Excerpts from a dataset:
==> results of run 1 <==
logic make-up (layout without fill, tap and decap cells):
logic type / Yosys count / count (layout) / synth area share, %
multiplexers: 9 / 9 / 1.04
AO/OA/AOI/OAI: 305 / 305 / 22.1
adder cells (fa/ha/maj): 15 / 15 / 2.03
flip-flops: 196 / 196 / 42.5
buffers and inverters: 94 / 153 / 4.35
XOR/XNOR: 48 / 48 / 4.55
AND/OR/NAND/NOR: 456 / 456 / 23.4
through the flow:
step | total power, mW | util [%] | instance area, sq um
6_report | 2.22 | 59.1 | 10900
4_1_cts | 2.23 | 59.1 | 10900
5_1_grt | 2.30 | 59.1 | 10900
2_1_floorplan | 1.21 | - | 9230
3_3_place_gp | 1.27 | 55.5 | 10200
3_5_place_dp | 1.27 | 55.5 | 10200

...

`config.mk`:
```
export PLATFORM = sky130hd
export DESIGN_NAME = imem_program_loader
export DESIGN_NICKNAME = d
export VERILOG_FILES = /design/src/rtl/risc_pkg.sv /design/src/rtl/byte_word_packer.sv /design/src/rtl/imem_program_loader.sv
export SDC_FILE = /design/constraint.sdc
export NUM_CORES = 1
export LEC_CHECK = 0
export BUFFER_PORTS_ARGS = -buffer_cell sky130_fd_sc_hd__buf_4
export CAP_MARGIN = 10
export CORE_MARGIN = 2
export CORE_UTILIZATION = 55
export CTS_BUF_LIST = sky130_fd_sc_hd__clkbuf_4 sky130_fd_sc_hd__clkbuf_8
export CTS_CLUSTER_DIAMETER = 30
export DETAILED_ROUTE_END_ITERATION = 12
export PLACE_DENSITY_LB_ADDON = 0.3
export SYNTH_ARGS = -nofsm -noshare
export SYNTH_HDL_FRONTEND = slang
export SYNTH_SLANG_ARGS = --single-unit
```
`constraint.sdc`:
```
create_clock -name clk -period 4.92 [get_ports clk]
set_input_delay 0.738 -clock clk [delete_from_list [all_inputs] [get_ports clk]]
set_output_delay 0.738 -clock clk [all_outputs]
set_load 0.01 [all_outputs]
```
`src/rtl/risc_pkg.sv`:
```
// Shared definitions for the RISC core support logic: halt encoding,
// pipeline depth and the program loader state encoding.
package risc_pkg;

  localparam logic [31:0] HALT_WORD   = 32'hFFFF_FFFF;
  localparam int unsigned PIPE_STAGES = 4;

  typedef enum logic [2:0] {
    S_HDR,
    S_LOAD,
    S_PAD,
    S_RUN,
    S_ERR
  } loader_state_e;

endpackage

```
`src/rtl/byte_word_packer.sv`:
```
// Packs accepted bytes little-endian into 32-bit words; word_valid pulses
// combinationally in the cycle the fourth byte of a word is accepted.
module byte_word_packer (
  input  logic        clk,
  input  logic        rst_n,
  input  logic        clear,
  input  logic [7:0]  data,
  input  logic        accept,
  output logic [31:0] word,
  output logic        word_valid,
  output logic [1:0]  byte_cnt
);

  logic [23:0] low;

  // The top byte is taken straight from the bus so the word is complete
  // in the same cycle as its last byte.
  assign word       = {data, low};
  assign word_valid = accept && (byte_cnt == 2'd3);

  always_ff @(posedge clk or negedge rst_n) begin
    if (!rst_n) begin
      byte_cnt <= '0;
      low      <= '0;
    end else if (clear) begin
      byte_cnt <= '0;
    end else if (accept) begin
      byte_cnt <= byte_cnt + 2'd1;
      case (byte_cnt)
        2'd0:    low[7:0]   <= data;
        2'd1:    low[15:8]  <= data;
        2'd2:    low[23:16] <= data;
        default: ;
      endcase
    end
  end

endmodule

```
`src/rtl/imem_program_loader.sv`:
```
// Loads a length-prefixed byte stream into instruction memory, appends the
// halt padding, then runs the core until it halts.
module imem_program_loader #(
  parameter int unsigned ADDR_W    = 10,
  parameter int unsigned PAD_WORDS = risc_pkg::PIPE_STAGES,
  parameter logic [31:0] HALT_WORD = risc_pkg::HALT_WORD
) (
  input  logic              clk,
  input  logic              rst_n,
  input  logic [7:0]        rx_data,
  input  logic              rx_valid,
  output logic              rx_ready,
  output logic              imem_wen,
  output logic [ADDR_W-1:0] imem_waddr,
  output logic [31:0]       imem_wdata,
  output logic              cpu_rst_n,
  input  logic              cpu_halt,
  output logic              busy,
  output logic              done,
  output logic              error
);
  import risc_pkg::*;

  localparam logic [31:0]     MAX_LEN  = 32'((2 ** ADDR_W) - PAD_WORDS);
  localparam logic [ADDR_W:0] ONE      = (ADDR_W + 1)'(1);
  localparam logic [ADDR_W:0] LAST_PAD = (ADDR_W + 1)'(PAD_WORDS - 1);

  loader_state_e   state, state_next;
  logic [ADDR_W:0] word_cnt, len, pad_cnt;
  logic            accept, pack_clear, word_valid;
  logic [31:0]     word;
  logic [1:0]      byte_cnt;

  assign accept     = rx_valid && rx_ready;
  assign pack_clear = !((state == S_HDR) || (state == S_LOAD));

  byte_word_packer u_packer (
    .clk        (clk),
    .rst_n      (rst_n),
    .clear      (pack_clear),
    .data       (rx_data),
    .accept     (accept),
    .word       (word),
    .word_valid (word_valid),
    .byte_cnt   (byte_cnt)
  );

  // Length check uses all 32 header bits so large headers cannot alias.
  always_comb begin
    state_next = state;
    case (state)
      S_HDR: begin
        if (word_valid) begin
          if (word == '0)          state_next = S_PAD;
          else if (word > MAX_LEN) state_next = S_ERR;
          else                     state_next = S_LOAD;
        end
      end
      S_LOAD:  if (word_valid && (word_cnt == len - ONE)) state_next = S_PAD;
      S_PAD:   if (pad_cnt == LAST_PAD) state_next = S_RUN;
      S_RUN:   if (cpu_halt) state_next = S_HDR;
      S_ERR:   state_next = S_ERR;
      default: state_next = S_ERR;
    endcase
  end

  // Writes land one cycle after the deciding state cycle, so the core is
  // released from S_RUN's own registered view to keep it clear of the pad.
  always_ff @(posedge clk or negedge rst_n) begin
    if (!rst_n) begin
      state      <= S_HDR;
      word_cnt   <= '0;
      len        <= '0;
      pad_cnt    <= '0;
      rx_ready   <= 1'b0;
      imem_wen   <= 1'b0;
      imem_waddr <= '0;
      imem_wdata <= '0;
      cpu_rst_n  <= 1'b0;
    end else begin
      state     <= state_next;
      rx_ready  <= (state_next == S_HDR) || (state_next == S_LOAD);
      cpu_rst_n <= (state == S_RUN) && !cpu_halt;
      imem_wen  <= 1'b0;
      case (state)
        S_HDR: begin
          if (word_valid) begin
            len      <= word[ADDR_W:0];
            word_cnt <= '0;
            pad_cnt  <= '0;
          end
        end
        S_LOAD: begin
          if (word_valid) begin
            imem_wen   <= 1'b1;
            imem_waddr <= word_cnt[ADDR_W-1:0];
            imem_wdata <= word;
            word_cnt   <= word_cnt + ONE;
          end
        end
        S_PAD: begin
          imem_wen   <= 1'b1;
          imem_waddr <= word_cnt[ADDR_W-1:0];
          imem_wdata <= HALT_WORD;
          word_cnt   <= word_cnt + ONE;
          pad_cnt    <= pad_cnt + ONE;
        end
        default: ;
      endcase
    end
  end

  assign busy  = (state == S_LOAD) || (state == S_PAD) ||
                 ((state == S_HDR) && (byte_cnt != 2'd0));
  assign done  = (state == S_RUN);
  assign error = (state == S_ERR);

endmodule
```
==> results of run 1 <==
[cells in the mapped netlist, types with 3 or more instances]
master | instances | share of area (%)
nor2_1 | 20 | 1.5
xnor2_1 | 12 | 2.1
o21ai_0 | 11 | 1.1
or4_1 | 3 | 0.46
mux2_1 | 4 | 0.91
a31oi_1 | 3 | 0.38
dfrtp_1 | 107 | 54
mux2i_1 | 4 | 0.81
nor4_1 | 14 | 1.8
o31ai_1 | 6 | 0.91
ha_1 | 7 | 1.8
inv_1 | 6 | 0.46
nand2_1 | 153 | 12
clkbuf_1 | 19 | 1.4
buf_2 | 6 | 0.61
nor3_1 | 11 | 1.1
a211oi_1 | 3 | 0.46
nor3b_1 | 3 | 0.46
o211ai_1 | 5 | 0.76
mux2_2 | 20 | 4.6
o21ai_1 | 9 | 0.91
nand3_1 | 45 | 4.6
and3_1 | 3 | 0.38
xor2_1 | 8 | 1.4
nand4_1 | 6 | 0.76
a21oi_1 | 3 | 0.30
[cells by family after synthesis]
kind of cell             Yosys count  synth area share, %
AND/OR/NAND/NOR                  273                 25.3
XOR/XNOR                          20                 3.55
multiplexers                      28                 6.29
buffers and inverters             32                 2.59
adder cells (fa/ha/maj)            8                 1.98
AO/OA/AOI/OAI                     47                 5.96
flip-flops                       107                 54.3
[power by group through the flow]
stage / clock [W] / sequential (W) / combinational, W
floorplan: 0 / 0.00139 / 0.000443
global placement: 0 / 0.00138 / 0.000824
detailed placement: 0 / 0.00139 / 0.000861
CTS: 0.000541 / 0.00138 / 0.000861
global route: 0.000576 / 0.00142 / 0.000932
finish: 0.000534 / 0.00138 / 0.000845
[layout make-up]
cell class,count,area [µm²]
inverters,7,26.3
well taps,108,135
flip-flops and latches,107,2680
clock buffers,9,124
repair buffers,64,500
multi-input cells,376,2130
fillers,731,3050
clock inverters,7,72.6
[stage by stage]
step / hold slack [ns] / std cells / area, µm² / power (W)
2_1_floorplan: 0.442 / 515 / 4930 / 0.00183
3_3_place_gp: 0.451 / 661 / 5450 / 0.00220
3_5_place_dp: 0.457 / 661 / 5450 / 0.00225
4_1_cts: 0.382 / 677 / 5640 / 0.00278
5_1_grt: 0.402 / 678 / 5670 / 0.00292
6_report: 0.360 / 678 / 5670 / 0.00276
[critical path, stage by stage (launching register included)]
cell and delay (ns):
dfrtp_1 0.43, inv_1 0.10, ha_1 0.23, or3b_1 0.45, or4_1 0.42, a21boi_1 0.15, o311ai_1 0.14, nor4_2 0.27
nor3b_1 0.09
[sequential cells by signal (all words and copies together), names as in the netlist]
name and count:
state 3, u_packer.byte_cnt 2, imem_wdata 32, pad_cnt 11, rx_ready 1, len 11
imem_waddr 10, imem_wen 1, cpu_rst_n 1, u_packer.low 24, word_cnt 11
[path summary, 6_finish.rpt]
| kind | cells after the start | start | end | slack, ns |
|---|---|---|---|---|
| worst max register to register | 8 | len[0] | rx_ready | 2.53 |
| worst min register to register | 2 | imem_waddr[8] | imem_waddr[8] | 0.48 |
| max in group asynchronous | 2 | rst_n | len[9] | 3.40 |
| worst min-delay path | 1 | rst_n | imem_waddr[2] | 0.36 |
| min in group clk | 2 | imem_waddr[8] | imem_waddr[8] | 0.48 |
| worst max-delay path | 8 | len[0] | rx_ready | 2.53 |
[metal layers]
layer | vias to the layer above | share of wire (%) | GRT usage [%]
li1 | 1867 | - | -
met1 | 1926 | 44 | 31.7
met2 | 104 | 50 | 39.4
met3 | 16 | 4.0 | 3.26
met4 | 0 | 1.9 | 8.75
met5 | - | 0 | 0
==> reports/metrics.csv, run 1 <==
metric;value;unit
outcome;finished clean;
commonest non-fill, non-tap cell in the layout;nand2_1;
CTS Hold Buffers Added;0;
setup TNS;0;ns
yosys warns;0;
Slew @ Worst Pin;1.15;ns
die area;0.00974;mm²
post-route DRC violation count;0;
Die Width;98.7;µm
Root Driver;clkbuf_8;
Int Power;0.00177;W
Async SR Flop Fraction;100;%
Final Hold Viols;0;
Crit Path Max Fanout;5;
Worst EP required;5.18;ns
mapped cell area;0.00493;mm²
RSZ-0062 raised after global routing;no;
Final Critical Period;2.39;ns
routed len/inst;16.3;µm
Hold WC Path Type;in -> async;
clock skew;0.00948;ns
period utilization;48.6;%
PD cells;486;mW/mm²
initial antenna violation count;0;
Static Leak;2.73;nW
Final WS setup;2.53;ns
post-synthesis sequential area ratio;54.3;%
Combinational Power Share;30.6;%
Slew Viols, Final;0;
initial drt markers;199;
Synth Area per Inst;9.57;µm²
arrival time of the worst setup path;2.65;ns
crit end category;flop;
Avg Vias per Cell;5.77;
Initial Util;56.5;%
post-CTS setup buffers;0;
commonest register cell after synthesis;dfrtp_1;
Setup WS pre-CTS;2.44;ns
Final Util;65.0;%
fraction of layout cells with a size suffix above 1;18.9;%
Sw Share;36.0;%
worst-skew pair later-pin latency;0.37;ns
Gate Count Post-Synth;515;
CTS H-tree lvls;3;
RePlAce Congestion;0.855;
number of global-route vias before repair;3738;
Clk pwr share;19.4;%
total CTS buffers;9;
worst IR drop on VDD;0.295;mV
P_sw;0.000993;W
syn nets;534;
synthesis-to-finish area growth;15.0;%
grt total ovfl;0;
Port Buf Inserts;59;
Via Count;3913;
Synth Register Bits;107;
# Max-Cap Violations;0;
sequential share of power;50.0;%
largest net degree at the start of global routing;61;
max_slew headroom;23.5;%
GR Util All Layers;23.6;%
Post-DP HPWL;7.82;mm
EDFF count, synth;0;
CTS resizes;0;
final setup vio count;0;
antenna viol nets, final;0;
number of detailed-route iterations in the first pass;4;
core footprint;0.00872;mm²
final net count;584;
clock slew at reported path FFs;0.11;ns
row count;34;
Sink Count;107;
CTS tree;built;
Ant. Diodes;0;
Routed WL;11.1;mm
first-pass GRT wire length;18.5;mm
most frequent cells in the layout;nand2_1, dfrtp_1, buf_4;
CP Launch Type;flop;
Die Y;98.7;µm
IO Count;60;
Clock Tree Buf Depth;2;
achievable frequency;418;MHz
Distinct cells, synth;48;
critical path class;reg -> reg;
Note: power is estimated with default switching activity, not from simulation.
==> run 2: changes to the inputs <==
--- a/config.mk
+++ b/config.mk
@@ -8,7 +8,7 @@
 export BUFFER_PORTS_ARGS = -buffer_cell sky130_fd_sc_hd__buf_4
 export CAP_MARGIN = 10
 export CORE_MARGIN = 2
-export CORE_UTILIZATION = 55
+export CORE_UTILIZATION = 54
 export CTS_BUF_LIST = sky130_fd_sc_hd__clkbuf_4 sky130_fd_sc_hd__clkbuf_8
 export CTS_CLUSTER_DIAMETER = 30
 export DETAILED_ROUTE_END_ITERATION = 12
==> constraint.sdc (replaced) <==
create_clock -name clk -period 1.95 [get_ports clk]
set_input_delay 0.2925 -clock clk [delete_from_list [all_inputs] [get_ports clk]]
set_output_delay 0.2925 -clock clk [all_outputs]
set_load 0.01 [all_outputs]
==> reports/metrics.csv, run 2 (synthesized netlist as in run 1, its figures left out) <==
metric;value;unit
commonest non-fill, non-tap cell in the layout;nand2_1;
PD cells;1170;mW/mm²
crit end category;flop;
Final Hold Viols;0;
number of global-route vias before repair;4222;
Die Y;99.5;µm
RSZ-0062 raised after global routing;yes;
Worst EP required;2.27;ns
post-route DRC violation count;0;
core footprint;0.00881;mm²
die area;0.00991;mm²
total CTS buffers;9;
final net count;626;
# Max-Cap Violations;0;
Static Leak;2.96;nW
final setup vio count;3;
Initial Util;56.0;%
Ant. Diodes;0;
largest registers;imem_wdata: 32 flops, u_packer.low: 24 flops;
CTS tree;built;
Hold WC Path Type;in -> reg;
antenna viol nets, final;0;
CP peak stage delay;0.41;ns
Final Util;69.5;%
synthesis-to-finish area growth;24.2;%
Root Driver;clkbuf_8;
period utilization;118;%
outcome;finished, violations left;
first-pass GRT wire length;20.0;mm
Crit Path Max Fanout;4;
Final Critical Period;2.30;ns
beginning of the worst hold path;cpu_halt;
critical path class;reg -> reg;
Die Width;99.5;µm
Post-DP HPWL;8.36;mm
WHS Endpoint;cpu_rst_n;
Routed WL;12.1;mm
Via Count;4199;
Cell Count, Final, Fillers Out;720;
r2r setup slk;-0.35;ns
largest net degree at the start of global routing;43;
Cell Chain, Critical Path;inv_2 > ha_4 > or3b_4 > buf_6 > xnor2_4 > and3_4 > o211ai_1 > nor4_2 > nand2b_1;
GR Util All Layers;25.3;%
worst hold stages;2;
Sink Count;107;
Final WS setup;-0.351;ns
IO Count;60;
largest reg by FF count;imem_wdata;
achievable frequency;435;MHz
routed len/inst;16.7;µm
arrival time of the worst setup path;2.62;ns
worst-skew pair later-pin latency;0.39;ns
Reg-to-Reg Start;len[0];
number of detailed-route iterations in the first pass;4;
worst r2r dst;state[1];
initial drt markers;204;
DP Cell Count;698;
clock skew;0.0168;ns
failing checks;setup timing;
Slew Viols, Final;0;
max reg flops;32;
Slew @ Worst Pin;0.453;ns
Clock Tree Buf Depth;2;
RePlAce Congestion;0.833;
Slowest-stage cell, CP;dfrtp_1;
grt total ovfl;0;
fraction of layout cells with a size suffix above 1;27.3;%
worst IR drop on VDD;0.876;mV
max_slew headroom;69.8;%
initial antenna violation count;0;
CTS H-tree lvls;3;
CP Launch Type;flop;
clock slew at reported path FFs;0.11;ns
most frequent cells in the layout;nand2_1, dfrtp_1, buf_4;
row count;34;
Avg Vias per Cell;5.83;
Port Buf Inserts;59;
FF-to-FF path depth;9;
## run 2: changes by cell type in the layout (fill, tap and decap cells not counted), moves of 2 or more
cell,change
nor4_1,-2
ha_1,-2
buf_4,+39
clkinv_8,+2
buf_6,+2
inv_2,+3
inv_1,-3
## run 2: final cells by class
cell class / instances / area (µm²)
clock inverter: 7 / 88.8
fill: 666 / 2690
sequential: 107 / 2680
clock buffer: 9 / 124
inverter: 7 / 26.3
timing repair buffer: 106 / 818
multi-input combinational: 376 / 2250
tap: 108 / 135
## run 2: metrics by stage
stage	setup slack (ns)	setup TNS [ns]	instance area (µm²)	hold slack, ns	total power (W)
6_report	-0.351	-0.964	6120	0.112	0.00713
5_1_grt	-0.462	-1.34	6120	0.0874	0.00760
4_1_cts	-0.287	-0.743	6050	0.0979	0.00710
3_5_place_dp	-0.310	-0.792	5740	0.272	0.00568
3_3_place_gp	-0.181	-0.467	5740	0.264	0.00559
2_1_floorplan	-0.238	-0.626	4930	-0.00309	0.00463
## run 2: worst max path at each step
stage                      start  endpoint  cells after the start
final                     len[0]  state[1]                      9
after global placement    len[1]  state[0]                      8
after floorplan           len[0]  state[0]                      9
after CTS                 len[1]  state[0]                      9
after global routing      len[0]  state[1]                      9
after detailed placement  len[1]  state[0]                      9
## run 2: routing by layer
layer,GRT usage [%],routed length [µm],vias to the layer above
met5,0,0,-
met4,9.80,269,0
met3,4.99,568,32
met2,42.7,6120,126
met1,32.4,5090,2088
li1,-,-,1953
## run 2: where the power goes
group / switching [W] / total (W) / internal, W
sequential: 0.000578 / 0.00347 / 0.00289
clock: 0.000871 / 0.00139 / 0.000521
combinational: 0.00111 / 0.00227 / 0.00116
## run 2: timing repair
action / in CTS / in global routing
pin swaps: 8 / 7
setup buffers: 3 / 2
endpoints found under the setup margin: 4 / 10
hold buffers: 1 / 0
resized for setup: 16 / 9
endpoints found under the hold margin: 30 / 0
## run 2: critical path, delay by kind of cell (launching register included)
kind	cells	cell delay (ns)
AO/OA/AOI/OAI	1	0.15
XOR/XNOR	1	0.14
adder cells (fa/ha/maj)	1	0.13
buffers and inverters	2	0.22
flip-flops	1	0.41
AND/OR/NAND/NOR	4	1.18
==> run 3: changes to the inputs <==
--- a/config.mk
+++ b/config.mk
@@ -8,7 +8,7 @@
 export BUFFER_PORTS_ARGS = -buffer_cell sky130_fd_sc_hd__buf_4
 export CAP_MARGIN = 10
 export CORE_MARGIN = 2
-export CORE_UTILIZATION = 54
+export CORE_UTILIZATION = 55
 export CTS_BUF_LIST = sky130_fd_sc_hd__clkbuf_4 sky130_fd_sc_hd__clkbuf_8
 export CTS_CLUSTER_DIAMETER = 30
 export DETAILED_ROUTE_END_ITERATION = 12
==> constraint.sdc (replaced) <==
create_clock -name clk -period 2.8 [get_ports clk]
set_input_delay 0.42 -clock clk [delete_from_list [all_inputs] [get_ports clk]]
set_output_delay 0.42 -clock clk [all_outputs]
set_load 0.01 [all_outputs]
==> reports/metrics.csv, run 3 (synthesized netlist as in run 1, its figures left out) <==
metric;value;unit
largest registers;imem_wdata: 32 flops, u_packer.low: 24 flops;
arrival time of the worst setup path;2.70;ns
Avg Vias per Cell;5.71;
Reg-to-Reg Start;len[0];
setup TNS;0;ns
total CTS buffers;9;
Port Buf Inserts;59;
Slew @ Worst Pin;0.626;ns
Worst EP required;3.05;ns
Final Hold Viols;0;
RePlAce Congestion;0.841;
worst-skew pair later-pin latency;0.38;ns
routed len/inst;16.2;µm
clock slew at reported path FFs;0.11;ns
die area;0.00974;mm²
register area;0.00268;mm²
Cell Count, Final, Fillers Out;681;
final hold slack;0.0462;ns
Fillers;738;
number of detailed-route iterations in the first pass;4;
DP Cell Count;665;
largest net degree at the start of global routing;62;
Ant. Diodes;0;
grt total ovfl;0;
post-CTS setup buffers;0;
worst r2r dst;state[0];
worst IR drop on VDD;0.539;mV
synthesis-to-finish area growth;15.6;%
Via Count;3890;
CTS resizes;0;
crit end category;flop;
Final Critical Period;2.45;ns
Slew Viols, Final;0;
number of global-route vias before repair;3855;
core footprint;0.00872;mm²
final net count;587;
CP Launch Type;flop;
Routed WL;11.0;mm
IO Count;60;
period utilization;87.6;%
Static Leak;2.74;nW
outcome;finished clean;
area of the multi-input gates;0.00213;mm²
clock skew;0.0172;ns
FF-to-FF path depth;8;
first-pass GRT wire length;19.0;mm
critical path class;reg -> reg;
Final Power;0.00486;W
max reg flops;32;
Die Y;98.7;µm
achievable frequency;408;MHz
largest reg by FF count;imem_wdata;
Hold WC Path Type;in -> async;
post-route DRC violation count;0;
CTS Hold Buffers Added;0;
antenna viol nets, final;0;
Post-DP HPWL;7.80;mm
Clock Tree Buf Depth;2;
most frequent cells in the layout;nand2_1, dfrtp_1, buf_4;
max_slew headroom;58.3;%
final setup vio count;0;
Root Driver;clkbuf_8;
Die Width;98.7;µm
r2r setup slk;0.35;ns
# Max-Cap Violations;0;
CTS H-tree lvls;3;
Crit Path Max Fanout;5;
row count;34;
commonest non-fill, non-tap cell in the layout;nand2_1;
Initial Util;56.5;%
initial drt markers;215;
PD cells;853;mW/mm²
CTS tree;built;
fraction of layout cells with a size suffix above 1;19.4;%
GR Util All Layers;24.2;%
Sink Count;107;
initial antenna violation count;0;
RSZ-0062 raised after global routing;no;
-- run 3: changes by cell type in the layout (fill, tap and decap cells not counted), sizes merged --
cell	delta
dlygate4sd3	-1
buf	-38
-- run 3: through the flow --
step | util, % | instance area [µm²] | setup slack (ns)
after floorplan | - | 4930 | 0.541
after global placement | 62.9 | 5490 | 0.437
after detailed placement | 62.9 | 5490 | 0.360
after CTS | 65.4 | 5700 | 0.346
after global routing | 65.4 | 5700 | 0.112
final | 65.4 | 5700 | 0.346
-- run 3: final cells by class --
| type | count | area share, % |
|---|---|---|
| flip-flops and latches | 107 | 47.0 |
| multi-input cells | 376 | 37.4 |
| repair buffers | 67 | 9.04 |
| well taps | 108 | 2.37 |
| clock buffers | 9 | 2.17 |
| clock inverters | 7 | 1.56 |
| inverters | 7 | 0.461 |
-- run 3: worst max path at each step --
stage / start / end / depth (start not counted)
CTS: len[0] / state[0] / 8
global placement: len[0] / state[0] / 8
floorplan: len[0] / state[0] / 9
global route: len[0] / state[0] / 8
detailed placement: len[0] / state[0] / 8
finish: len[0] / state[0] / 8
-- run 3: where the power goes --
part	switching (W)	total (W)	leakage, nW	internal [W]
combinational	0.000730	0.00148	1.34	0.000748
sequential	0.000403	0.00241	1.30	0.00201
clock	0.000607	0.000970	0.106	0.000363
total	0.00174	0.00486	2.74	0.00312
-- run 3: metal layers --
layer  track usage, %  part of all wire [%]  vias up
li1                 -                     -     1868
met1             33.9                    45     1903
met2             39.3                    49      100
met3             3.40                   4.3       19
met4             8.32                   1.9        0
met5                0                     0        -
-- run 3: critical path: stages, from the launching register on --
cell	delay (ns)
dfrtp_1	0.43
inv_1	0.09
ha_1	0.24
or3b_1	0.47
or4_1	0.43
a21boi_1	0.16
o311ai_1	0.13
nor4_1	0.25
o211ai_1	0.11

*EXERCISE BRIEF:*
In the data above, retype exactly and only the lines between the one holding "XOR/XNOR: 48 / 48 / 4.55" and the one holding "3_5_place_dp | 1.27 | 55.5 | 10200", inclusive.

*OUTPUT:*
XOR/XNOR: 48 / 48 / 4.55
AND/OR/NAND/NOR: 456 / 456 / 23.4
through the flow:
step | total power, mW | util [%] | instance area, sq um
6_report | 2.22 | 59.1 | 10900
4_1_cts | 2.23 | 59.1 | 10900
5_1_grt | 2.30 | 59.1 | 10900
2_1_floorplan | 1.21 | - | 9230
3_3_place_gp | 1.27 | 55.5 | 10200
3_5_place_dp | 1.27 | 55.5 | 10200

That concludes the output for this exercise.